Ed è qui che intervengono le Regioni.
Si è parlato molto del piano della Lombardia per la fibra ottica, ma la Regione ha in effetti un piano in due parti: quello per portare una prima banda larga di almeno 2 mega a tutti è già partito. La Regione ci mette 41 milioni e ha messo a gara la realizzazione e la gestione dell’infrastruttura: la gara l’ha vinta Telecom Italia offrendo altri 41 milioni di impegno (battendo l’offerta della cordata FastwebVodafoneWind). Infine concorreranno anche qui una ventina di milioni di Infratel. Insomma, con 100 milioni si elimina il divario digitale della sola Lombardia. E questo avverrà tra due anni. Indipendentemente da Romani. L’assegnazione verrà ufficializzata a breve, manca un passaggio poco più che formale a Bruxelles, e poi partiranno i lavori.
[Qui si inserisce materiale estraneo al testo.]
<file path="src/rtl/fir_decim_requant_if.sv">
// Valid/ready bundle between the FIR output, the decimating requantizer and its consumer.
interface fir_decim_requant_if #(
    parameter int IN_W  = 16,
    parameter int OUT_W = 8
);
    logic                    in_valid;
    logic signed [IN_W-1:0]  in_data;
    logic                    out_valid;
    logic                    out_ready;
    logic signed [OUT_W-1:0] out_data;

    modport master (
        output in_valid, in_data, out_ready,
        input  out_valid, out_data
    );

    modport slave (
        input  in_valid, in_data, out_ready,
        output out_valid, out_data
    );
endinterface

</file>
<file path="src/rtl/fir_decim_requant.sv">
// Keeps 1 of DECIM FIR samples, rounds/shifts/saturates it to OUT_W bits and
// queues the result in a show-ahead FIFO for a valid/ready consumer.
module fir_decim_requant #(
    parameter int IN_W  = 16,
    parameter int OUT_W = 8,
    parameter int SHIFT = 2,
    parameter int DECIM = 2,
    parameter int DEPTH = 4
) (
    input  logic                     clk,
    input  logic                     reset,
    fir_decim_requant_if.slave       bus,
    output logic [$clog2(DEPTH):0]   fifo_count,
    output logic                     sat_flag,
    input  logic                     clear_sat,
    output logic                     drop_pulse
);
    localparam int AW = $clog2(DEPTH);
    localparam int PW = (DECIM > 1) ? $clog2(DECIM) : 1;
    localparam logic signed [IN_W:0] RND  = (IN_W+1)'(2 ** (SHIFT - 1));
    localparam logic signed [IN_W:0] MAXV = (IN_W+1)'(2 ** (OUT_W - 1) - 1);
    localparam logic signed [IN_W:0] MINV = (IN_W+1)'(-(2 ** (OUT_W - 1)));

    logic [PW-1:0]            phase;
    logic                     keep;
    logic signed [IN_W:0]     t_sum;
    logic signed [IN_W:0]     r_shift;
    logic signed [OUT_W-1:0]  q_data;
    logic                     q_sat;
    logic                     s1_valid;
    logic signed [OUT_W-1:0]  s1_data;
    logic signed [OUT_W-1:0]  mem [DEPTH];
    logic [AW:0]              wr_ptr;
    logic [AW:0]              rd_ptr;
    logic signed [OUT_W-1:0]  last_data;
    logic                     full;
    logic                     pop;
    logic                     push_ok;

    assign keep = bus.in_valid && (phase == '0);

    always_ff @(posedge clk or negedge reset) begin
        if (!reset) begin
            phase <= '0;
        end else if (bus.in_valid) begin
            phase <= (phase == PW'(DECIM - 1)) ? '0 : phase + PW'(1);
        end
    end

    // Sign-extend one bit so adding the rounding constant cannot overflow.
    always_comb begin
        t_sum   = {bus.in_data[IN_W-1], bus.in_data} + RND;
        r_shift = t_sum >>> SHIFT;
        q_sat   = 1'b0;
        q_data  = r_shift[OUT_W-1:0];
        if (r_shift > MAXV) begin
            q_data = MAXV[OUT_W-1:0];
            q_sat  = 1'b1;
        end else if (r_shift < MINV) begin
            q_data = MINV[OUT_W-1:0];
            q_sat  = 1'b1;
        end
    end

    always_ff @(posedge clk or negedge reset) begin
        if (!reset) begin
            s1_valid <= 1'b0;
            s1_data  <= '0;
        end else begin
            s1_valid <= keep;
            if (keep) begin
                s1_data <= q_data;
            end
        end
    end

    // A saturation captured this edge outranks a simultaneous clear request.
    always_ff @(posedge clk or negedge reset) begin
        if (!reset) begin
            sat_flag <= 1'b0;
        end else if (keep && q_sat) begin
            sat_flag <= 1'b1;
        end else if (clear_sat) begin
            sat_flag <= 1'b0;
        end
    end

    assign fifo_count    = wr_ptr - rd_ptr;
    assign full          = (fifo_count == (AW+1)'(DEPTH));
    assign bus.out_valid = (fifo_count != '0);
    assign pop           = bus.out_valid && bus.out_ready;
    assign push_ok       = s1_valid && (!full || pop);
    assign bus.out_data  = bus.out_valid ? mem[rd_ptr[AW-1:0]] : last_data;

    always_ff @(posedge clk) begin
        if (push_ok) begin
            mem[wr_ptr[AW-1:0]] <= s1_data;
        end
    end

    // last_data keeps the most recently consumed entry visible while empty.
    always_ff @(posedge clk or negedge reset) begin
        if (!reset) begin
            wr_ptr     <= '0;
            rd_ptr     <= '0;
            last_data  <= '0;
            drop_pulse <= 1'b0;
        end else begin
            drop_pulse <= s1_valid && !push_ok;
            if (push_ok) begin
                wr_ptr <= wr_ptr + (AW+1)'(1);
            end
            if (pop) begin
                rd_ptr    <= rd_ptr + (AW+1)'(1);
                last_data <= mem[rd_ptr[AW-1:0]];
            end
        end
    end
endmodule

</file>
<file path="src/flat_wrapper.sv">
// flat-port wrapper written by rule: the top's interface ports become plain ports
module fir_decim_requant_flat 
#(
    parameter int IN_W  = 16,
    parameter int OUT_W = 8,
    parameter int SHIFT = 2,
    parameter int DECIM = 2,
    parameter int DEPTH = 4
)
  (clk, reset, fifo_count, sat_flag, clear_sat, drop_pulse, bus_in_valid, bus_in_data, bus_out_ready, bus_out_valid, bus_out_data);
  fir_decim_requant_if #(.IN_W(IN_W), .OUT_W(OUT_W)) bus_i ();
  input  logic clk;
  input  logic reset;
  output logic [$clog2(DEPTH):0] fifo_count;
  output logic sat_flag;
  input  logic clear_sat;
  output logic drop_pulse;
  input wire logic [$bits(bus_i.in_valid)-1:0] bus_in_valid;
  input wire logic [$bits(bus_i.in_data)-1:0] bus_in_data;
  input wire logic [$bits(bus_i.out_ready)-1:0] bus_out_ready;
  output wire logic [$bits(bus_i.out_valid)-1:0] bus_out_valid;
  output wire logic [$bits(bus_i.out_data)-1:0] bus_out_data;
  assign bus_i.in_valid = bus_in_valid;
  assign bus_i.in_data = bus_in_data;
  assign bus_i.out_ready = bus_out_ready;
  assign bus_out_valid = bus_i.out_valid;
  assign bus_out_data = bus_i.out_data;
  fir_decim_requant #(.IN_W(IN_W), .OUT_W(OUT_W), .SHIFT(SHIFT), .DECIM(DECIM), .DEPTH(DEPTH)) u_core (.clk(clk), .reset(reset), .bus(bus_i), .fifo_count(fifo_count), .sat_flag(sat_flag), .clear_sat(clear_sat), .drop_pulse(drop_pulse));
endmodule
</file>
Della scorsa settimana è invece l’accordo tra Telecom Italia e la Provincia Autonoma di Trento. Anche qui l’attenzione è stata quasi esclusivamente catturata dalla fibra ottica, che Telecom si impegna a portare nel 60% del territorio e in oltre 150 mila abitazioni grazie alla costituzione di Trentino Ngn, una società a capitale misto aperta anche all’ingresso di altri operatori. Ma il piano della Provincia è più ampio e punta ad eliminare il divario digitale con una rete mista, in cui ai 700 chilometri di fibra si affiancherà una rete in ponti radio fatta di 750 centrali radio e 1.600 punti di accesso su tutto il territorio.
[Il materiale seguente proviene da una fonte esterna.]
==> src/rtl/mult_ctrl_if.sv <==
`default_nettype none
// ============================================================================
//  Module      : mult_ctrl_if
//  Description : Handshake between the add/shift multiplier controller and
//                its datapath (start request, multiplier LSB, control strobes
//                and iteration count).
//  Revision    : 1.0  initial release
// ============================================================================
interface mult_ctrl_if #(
    parameter int CW = 4
);
    logic          i_start;
    logic          i_lsb;
    logic          o_load;
    logic          o_add;
    logic          o_sub;
    logic          o_shift;
    logic          o_busy;
    logic          o_done;
    logic [CW-1:0] o_count;

    // Controller side
    modport slave (
        input  i_start, i_lsb,
        output o_load, o_add, o_sub, o_shift, o_busy, o_done, o_count
    );

    // Datapath / requester side
    modport master (
        output i_start, i_lsb,
        input  o_load, o_add, o_sub, o_shift, o_busy, o_done, o_count
    );
endinterface
`default_nettype wire

==> src/rtl/mult_ctrl.sv <==
`default_nettype none
// ============================================================================
//  Module      : mult_ctrl
//  Description : Control FSM for a shift/add multiplier. IDLE -> LOAD -> CALC
//                (DW iterations) -> DONE. Start is taken on a rising edge of
//                i_start only.
//                Optional macro SIGNED_MODE_EN: final CALC iteration subtracts
//                the multiplicand (two's-complement multiplier weight).
//  Revision    : 1.0  initial release
// ============================================================================
module mult_ctrl #(
    parameter int DW = 9,
    parameter int CW = $clog2(DW + 1)
) (
    input  logic         i_clk,
    input  logic         i_rst,
    mult_ctrl_if.slave   bus
);

    localparam logic [1:0]    C_IDLE = 2'd0;
    localparam logic [1:0]    C_LOAD = 2'd1;
    localparam logic [1:0]    C_CALC = 2'd2;
    localparam logic [1:0]    C_DONE = 2'd3;
    localparam logic [CW-1:0] C_LAST = CW'(DW - 1);

    logic [1:0]    state_q, state_d;
    logic [CW-1:0] count_q, count_d;
    logic          start_prev_q;

    logic          w_start_edge;
    logic          w_last;
    logic          w_load, w_add, w_sub, w_shift, w_busy, w_done;

    assign w_start_edge = bus.i_start & ~start_prev_q;
    assign w_last       = (count_q == C_LAST);

    // Start history; resets high so a level already present at reset
    // release is not mistaken for a new request.
    always_ff @(posedge i_clk or negedge i_rst) begin
        if (!i_rst) begin
            start_prev_q <= 1'b1;
        end else begin
            start_prev_q <= bus.i_start;
        end
    end

    // State and iteration counter registers
    always_ff @(posedge i_clk or negedge i_rst) begin
        if (!i_rst) begin
            state_q <= C_IDLE;
            count_q <= '0;
        end else begin
            state_q <= state_d;
            count_q <= count_d;
        end
    end

    // Next-state logic; edges outside IDLE are simply not looked at
    always_comb begin
        state_d = state_q;
        count_d = count_q;
        case (state_q)
            C_IDLE: begin
                if (w_start_edge) begin
                    state_d = C_LOAD;
                end
            end
            C_LOAD: begin
                count_d = '0;
                state_d = C_CALC;
            end
            C_CALC: begin
                count_d = count_q + CW'(1);
                if (w_last) begin
                    state_d = C_DONE;
                end
            end
            C_DONE: begin
                state_d = C_IDLE;
            end
            default: begin
                state_d = C_IDLE;
            end
        endcase
    end

    // Control strobes decoded from the current state
    always_comb begin
        w_load  = 1'b0;
        w_add   = 1'b0;
        w_sub   = 1'b0;
        w_shift = 1'b0;
        w_busy  = 1'b0;
        w_done  = 1'b0;
        case (state_q)
            C_LOAD: begin
                w_load = 1'b1;
                w_busy = 1'b1;
            end
            C_CALC: begin
                w_shift = 1'b1;
                w_busy  = 1'b1;
`ifdef SIGNED_MODE_EN
                // The multiplier MSB carries negative weight
                w_add = bus.i_lsb & ~w_last;
                w_sub = bus.i_lsb &  w_last;
`else
                w_add = bus.i_lsb;
                w_sub = 1'b0;
`endif
            end
            C_DONE: begin
                w_done = 1'b1;
            end
            default: begin
                w_load = 1'b0;
            end
        endcase
    end

    assign bus.o_load  = w_load;
    assign bus.o_add   = w_add;
    assign bus.o_sub   = w_sub;
    assign bus.o_shift = w_shift;
    assign bus.o_busy  = w_busy;
    assign bus.o_done  = w_done;
    assign bus.o_count = count_q;

endmodule
`default_nettype wire

==> src/flat_wrapper.sv <==
// flat-port wrapper written by rule: the top's interface ports become plain ports
module mult_ctrl_flat 
#(
    parameter int DW = 9,
    parameter int CW = $clog2(DW + 1)
)
  (i_clk, i_rst, bus_i_start, bus_i_lsb, bus_o_load, bus_o_add, bus_o_sub, bus_o_shift, bus_o_busy, bus_o_done, bus_o_count);
  mult_ctrl_if #(.CW(CW)) bus_i ();
  input  logic i_clk;
  input  logic i_rst;
  input wire logic [$bits(bus_i.i_start)-1:0] bus_i_start;
  input wire logic [$bits(bus_i.i_lsb)-1:0] bus_i_lsb;
  output wire logic [$bits(bus_i.o_load)-1:0] bus_o_load;
  output wire logic [$bits(bus_i.o_add)-1:0] bus_o_add;
  output wire logic [$bits(bus_i.o_sub)-1:0] bus_o_sub;
  output wire logic [$bits(bus_i.o_shift)-1:0] bus_o_shift;
  output wire logic [$bits(bus_i.o_busy)-1:0] bus_o_busy;
  output wire logic [$bits(bus_i.o_done)-1:0] bus_o_done;
  output wire logic [$bits(bus_i.o_count)-1:0] bus_o_count;
  assign bus_i.i_start = bus_i_start;
  assign bus_i.i_lsb = bus_i_lsb;
  assign bus_o_load = bus_i.o_load;
  assign bus_o_add = bus_i.o_add;
  assign bus_o_sub = bus_i.o_sub;
  assign bus_o_shift = bus_i.o_shift;
  assign bus_o_busy = bus_i.o_busy;
  assign bus_o_done = bus_i.o_done;
  assign bus_o_count = bus_i.o_count;
  mult_ctrl #(.DW(DW), .CW(CW)) u_core (.i_clk(i_clk), .i_rst(i_rst), .bus(bus_i));
endmodule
Più avanti di tutti è l’Emilia Romagna che conta di finire i lavori quest’anno. La Regione è andata avanti gradualmente in tutti questi anni attraverso la sua società di tlc, la Lepida, che gestisce già la rete ottica della regione e che si finanzia vendendo accessi a tutte le telecom che glielo chiedono (non connette direttamente utenti privati). «Nel 2010 abbiamo investito 13 milioni e quasi altrettanti ne metteremo quest’anno spiega il presidente di Lepida Gabriele Falciasecca Stiamo realizzando collegamenti wireless fino ai piedi dell’Appennino in modo di arrivare in ogni comune. Abbiamo realizzato una dorsale wireless che va da Piacenza al mare. Entro duetre mesi saremo al 94% di copertura "effettiva" della popolazione e per fine anno saremo al 100%. E già che ci siamo stiamo utilizzando i ponti radio anche per portare il digitale terrestre nei comuni in cui non arriva. O meglio: arriva solo via satellite ma gli utenti così non riescono a vedere né le tv locali né il Tg3 regionale».